In the wake of calls from the Food and Agriculture Organization of the United Nations (FAO) to banana-producing countries to step up monitoring, reporting and prevention of the Tropical Race 4 (TR4) disease of bananas, also known as, Fusarium wilt, Jamaica’s Ministry of Industry, Commerce, Agriculture and Fisheries is moving ahead to monitor the situation and increase knowledge and awareness about the disease.

The disease is currently not in Jamaica and in a bid to ensure that it is not introduced into the country, the Ministry is appealing to all Jamaicans to “Help us keep it out!”, stressing that an ounce of prevention is better than a pound of cure and  that early detection is key.

To date, and in response to the FAO appeal, the Plant Health Coordinating Committee, which includes the Ministry’s Plant Quarantine Branch, Research and Development Division and  the Rural Agricultural Development Authority (RADA),  in collaboration with the Banana Board, has begun preparation for an early response to a potential introduction of TR4 to Jamaica. The measures include:
1. Declaration of the TR4 as one of the top five priority pests of quarantine significance to Jamaica.

2. Preparation of technical data sheet by the Pest Risk Analysis Unit of the Ministry to provide information for surveillance teams and officers. The Banana Board has also developed a brochure, which is distributed to farmers to assist in early detection and quick response.

3.  Holding of a sensitization session with the Pest Emergency Response Team to train them on the disease.

4.  As part of the Strategy for Early Detection and Response, the Pest Risk Analysis Unit has developed a draft Order for the disease to effect immediate response once the disease is detected and confirmed in Jamaica.

5. The Plant Quarantine Branch has prohibited the importation of banana and plantain (plant and parts) from countries where the disease is reported, under the Plants Quarantine Act 1993 and this is monitored by the Plant Quarantine Branch. Importation from all other countries is also restricted. The Branch has also suspended the imports of alternative host material such as Heliconia, pending a scientific review of possible pathways for entry of the pest into Jamaica.

6.    Work has also begun on the development of an Emergency Action Plan to coordinate the prompt  response of the Pest Emergency Response team in the event of the pest incursion and

7.        The Banana Board continues to conduct routine surveillance for early detection of the disease.

Appeal
Going forward, the authorities are urging that:

• No banana, plantain or Helicona plant or plant part is imported or smuggled into the country.

• Persons, including agricultural professionals and consultants, visiting agricultural fields in other countries properly sanitize their clothing and shoes before returning to Jamaica.

• Overseas farm workers and returning residents ensure that they obtain import permits for the importation of all plant and plant parts.

• Earth-moving vehicles and used cars be properly sanitized and certified for entry into Jamaica.

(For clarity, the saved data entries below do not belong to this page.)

File: config.mk
export PLATFORM = sky130hd
export DESIGN_NAME = nano_boot_loader
export DESIGN_NICKNAME = d
export VERILOG_FILES = /design/src/rtl/nano_boot_loader.sv
export SDC_FILE = /design/constraint.sdc
export NUM_CORES = 1
export LEC_CHECK = 0
export BUFFER_PORTS_ARGS = -buffer_cell sky130_fd_sc_hd__buf_2
export CORE_UTILIZATION = 43
export DETAILED_ROUTE_END_ITERATION = 6
export GPL_TIMING_DRIVEN = 1
export PLACE_DENSITY = 0.94
export SLEW_MARGIN = 25
export SYNTH_ARGS = -nofsm -noshare
export SYNTH_HDL_FRONTEND = slang
export SYNTH_SLANG_ARGS = --single-unit
File: constraint.sdc
create_clock -name ck -period 3.94 [get_ports ck]
set_input_delay 0.394 -clock ck [delete_from_list [all_inputs] [get_ports ck]]
set_output_delay 0.394 -clock ck [all_outputs]
set_load 0.005 [all_outputs]
[src/rtl/marker_detect_pkg.sv]
// Shared types and helpers for the marker_detect pixel path.
package marker_detect_pkg;

    localparam int DEFAULT_COLOUR_DEPTH = 8;

    typedef logic [3*DEFAULT_COLOUR_DEPTH-1:0] rgb_t;
    typedef logic [2:0]                        compressed_t;

    localparam logic ARB_IDLE = 1'b0;
    localparam logic ARB_FEED = 1'b1;

    function automatic int src_idx_w(input int n);
        return (n > 1) ? $clog2(n) : 1;
    endfunction

endpackage

[src/rtl/rr_pick.sv]
// Combinational round-robin picker: the first requester after `last`, wrapping around,
// so `last` itself only wins when it is the sole requester.
module rr_pick #(
    parameter int N = 4,
    parameter int W = (N > 1) ? $clog2(N) : 1
) (
    input  logic [N-1:0] req,
    input  logic [W-1:0] last,
    output logic         valid,
    output logic [W-1:0] idx
);

    int           cand;
    logic [N-1:0] shifted;

    // Walk candidates from farthest to nearest so the nearest requester overwrites the rest.
    always_comb begin
        valid   = |req;
        idx     = '0;
        cand    = 0;
        shifted = '0;
        for (int k = N; k >= 1; k--) begin
            cand    = (int'(last) + k) % N;
            shifted = req >> cand;
            if (shifted[0]) begin
                idx = W'(cand);
            end
        end
    end

endmodule

[src/rtl/rgb_compress_arbiter.sv]
// Time-shares one rgb_compress among NUM_SOURCES pixel streams, one AVERAGE_OVER-pixel
// group per grant, and tags each compressed result with the source that produced it.
module rgb_compress_arbiter
    import marker_detect_pkg::*;
#(
    parameter int NUM_SOURCES      = 7,
    parameter int COLOUR_DEPTH     = 8,
    parameter int AVERAGE_OVER     = 3,
    parameter int COMPRESS_LATENCY = 1
) (
    input  logic                                  clk_in,
    input  logic                                  rst_in,
    input  logic [NUM_SOURCES-1:0]                req_in,
    input  logic [NUM_SOURCES*3*COLOUR_DEPTH-1:0] rgb_in,
    output logic [NUM_SOURCES-1:0]                pop_out,
    output logic [3*COLOUR_DEPTH-1:0]             comp_rgb_out,
    output logic                                  comp_valid_out,
    output logic                                  comp_start_out,
    input  logic [2:0]                            comp_result_in,
    output logic [2:0]                            result_out,
    output logic                                  result_valid_out,
    output logic [$clog2(NUM_SOURCES)-1:0]        result_src_out,
    output logic                                  busy_out
);

    localparam int RGB_W  = 3 * COLOUR_DEPTH;
    localparam int IDX_W  = src_idx_w(NUM_SOURCES);
    localparam int BEAT_W = src_idx_w(AVERAGE_OVER);
    localparam int TAG_W  = COMPRESS_LATENCY * IDX_W;

    logic                        state;
    logic [IDX_W-1:0]            grant;
    logic [IDX_W-1:0]            last_grant;
    logic [IDX_W-1:0]            pick_last;
    logic [IDX_W-1:0]            pick_idx;
    logic                        pick_valid;
    logic [BEAT_W-1:0]           beat;
    logic                        last_beat;
    logic [COMPRESS_LATENCY-1:0] tag_valid;
    logic [TAG_W-1:0]            tag_idx;
    logic [NUM_SOURCES*RGB_W-1:0] rgb_shifted;
    compressed_t                 result_q;

    // A back-to-back pick must treat the source finishing now as the one just served.
    assign pick_last = (state == ARB_FEED) ? grant : last_grant;
    assign last_beat = (state == ARB_FEED) && (beat == BEAT_W'(AVERAGE_OVER - 1));

    rr_pick #(
        .N (NUM_SOURCES),
        .W (IDX_W)
    ) u_pick (
        .req   (req_in),
        .last  (pick_last),
        .valid (pick_valid),
        .idx   (pick_idx)
    );

    always_comb begin
        pop_out        = '0;
        comp_valid_out = 1'b0;
        comp_start_out = 1'b0;
        rgb_shifted    = rgb_in;
        if (state == ARB_FEED) begin
            pop_out        = {{(NUM_SOURCES-1){1'b0}}, 1'b1} << grant;
            comp_valid_out = 1'b1;
            comp_start_out = (beat == '0);
            rgb_shifted    = rgb_in >> (int'(grant) * RGB_W);
        end
        comp_rgb_out = rgb_shifted[RGB_W-1:0];
    end

    always_ff @(posedge clk_in) begin
        if (rst_in) begin
            state      <= ARB_IDLE;
            beat       <= '0;
            grant      <= '0;
            last_grant <= IDX_W'(NUM_SOURCES - 1);
        end else if (state == ARB_IDLE) begin
            if (pick_valid) begin
                grant <= pick_idx;
                beat  <= '0;
                state <= ARB_FEED;
            end
        end else if (last_beat) begin
            last_grant <= grant;
            beat       <= '0;
            if (pick_valid) begin
                grant <= pick_idx;
            end else begin
                state <= ARB_IDLE;
            end
        end else begin
            beat <= beat + 1'b1;
        end
    end

    // The tag pipeline mirrors the compressor latency so each result meets its source index.
    always_ff @(posedge clk_in) begin
        if (rst_in) begin
            tag_valid        <= '0;
            tag_idx          <= '0;
            result_q         <= '0;
            result_src_out   <= '0;
            result_valid_out <= 1'b0;
        end else begin
            tag_valid        <= (tag_valid << 1) | COMPRESS_LATENCY'(last_beat);
            tag_idx          <= (tag_idx << IDX_W) | TAG_W'(grant);
            result_valid_out <= tag_valid[COMPRESS_LATENCY-1];
            if (tag_valid[COMPRESS_LATENCY-1]) begin
                result_q       <= comp_result_in;
                result_src_out <= tag_idx[TAG_W-1 -: IDX_W];
            end
        end
    end

    assign result_out = result_q;
    assign busy_out   = (state != ARB_IDLE) || (|tag_valid);

endmodule
[config.mk]
export PLATFORM = sky130hd
export DESIGN_NAME = rgb_compress_arbiter
export DESIGN_NICKNAME = d
export VERILOG_FILES = /design/src/rtl/marker_detect_pkg.sv /design/src/rtl/rr_pick.sv /design/src/rtl/rgb_compress_arbiter.sv
export SDC_FILE = /design/constraint.sdc
export NUM_CORES = 1
export LEC_CHECK = 0
export ABC_AREA = 1
export CAP_MARGIN = 20
export CORE_MARGIN = 2
export CORE_UTILIZATION = 60
export CTS_CLUSTER_DIAMETER = 200
export CTS_CLUSTER_SIZE = 40
export DETAILED_ROUTE_END_ITERATION = 7
export DONT_BUFFER_PORTS = 1
export PLACE_DENSITY = 0.87
export SETUP_SLACK_MARGIN = 0.05
export SLEW_MARGIN = 20
export SYNTH_ARGS = -nofsm -noshare
export SYNTH_HDL_FRONTEND = slang
export SYNTH_HIERARCHICAL = 1
export SYNTH_SLANG_ARGS = --single-unit
export TNS_END_PERCENT = 5
[constraint.sdc]
create_clock -name clk_in -period 12 [get_ports clk_in]
set_input_delay 3.6 -clock clk_in [delete_from_list [all_inputs] [get_ports clk_in]]
set_output_delay 3.6 -clock clk_in [all_outputs]
set_load 0.05 [all_outputs]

•  Any suspicion of the disease be reported immediately to the Plant Quarantine Branch at 977-6401/977-0693/977-7160 or the Banana Board at 922-2083 or 3837235

According to reports from the FAO, the TR4 banana disease, which recently spread from Asia to Africa and the Middle East, also has the potential to affect countries in Latin America and ultimately the Caribbean and Jamaica would be at risk.

The TR4 race of the disease, which was previously  known as Panama disease, is one of the world’s most destructive banana diseases and can seriously affect production and export of the world’s most traded fruit.

TR4 banana disease factsheet.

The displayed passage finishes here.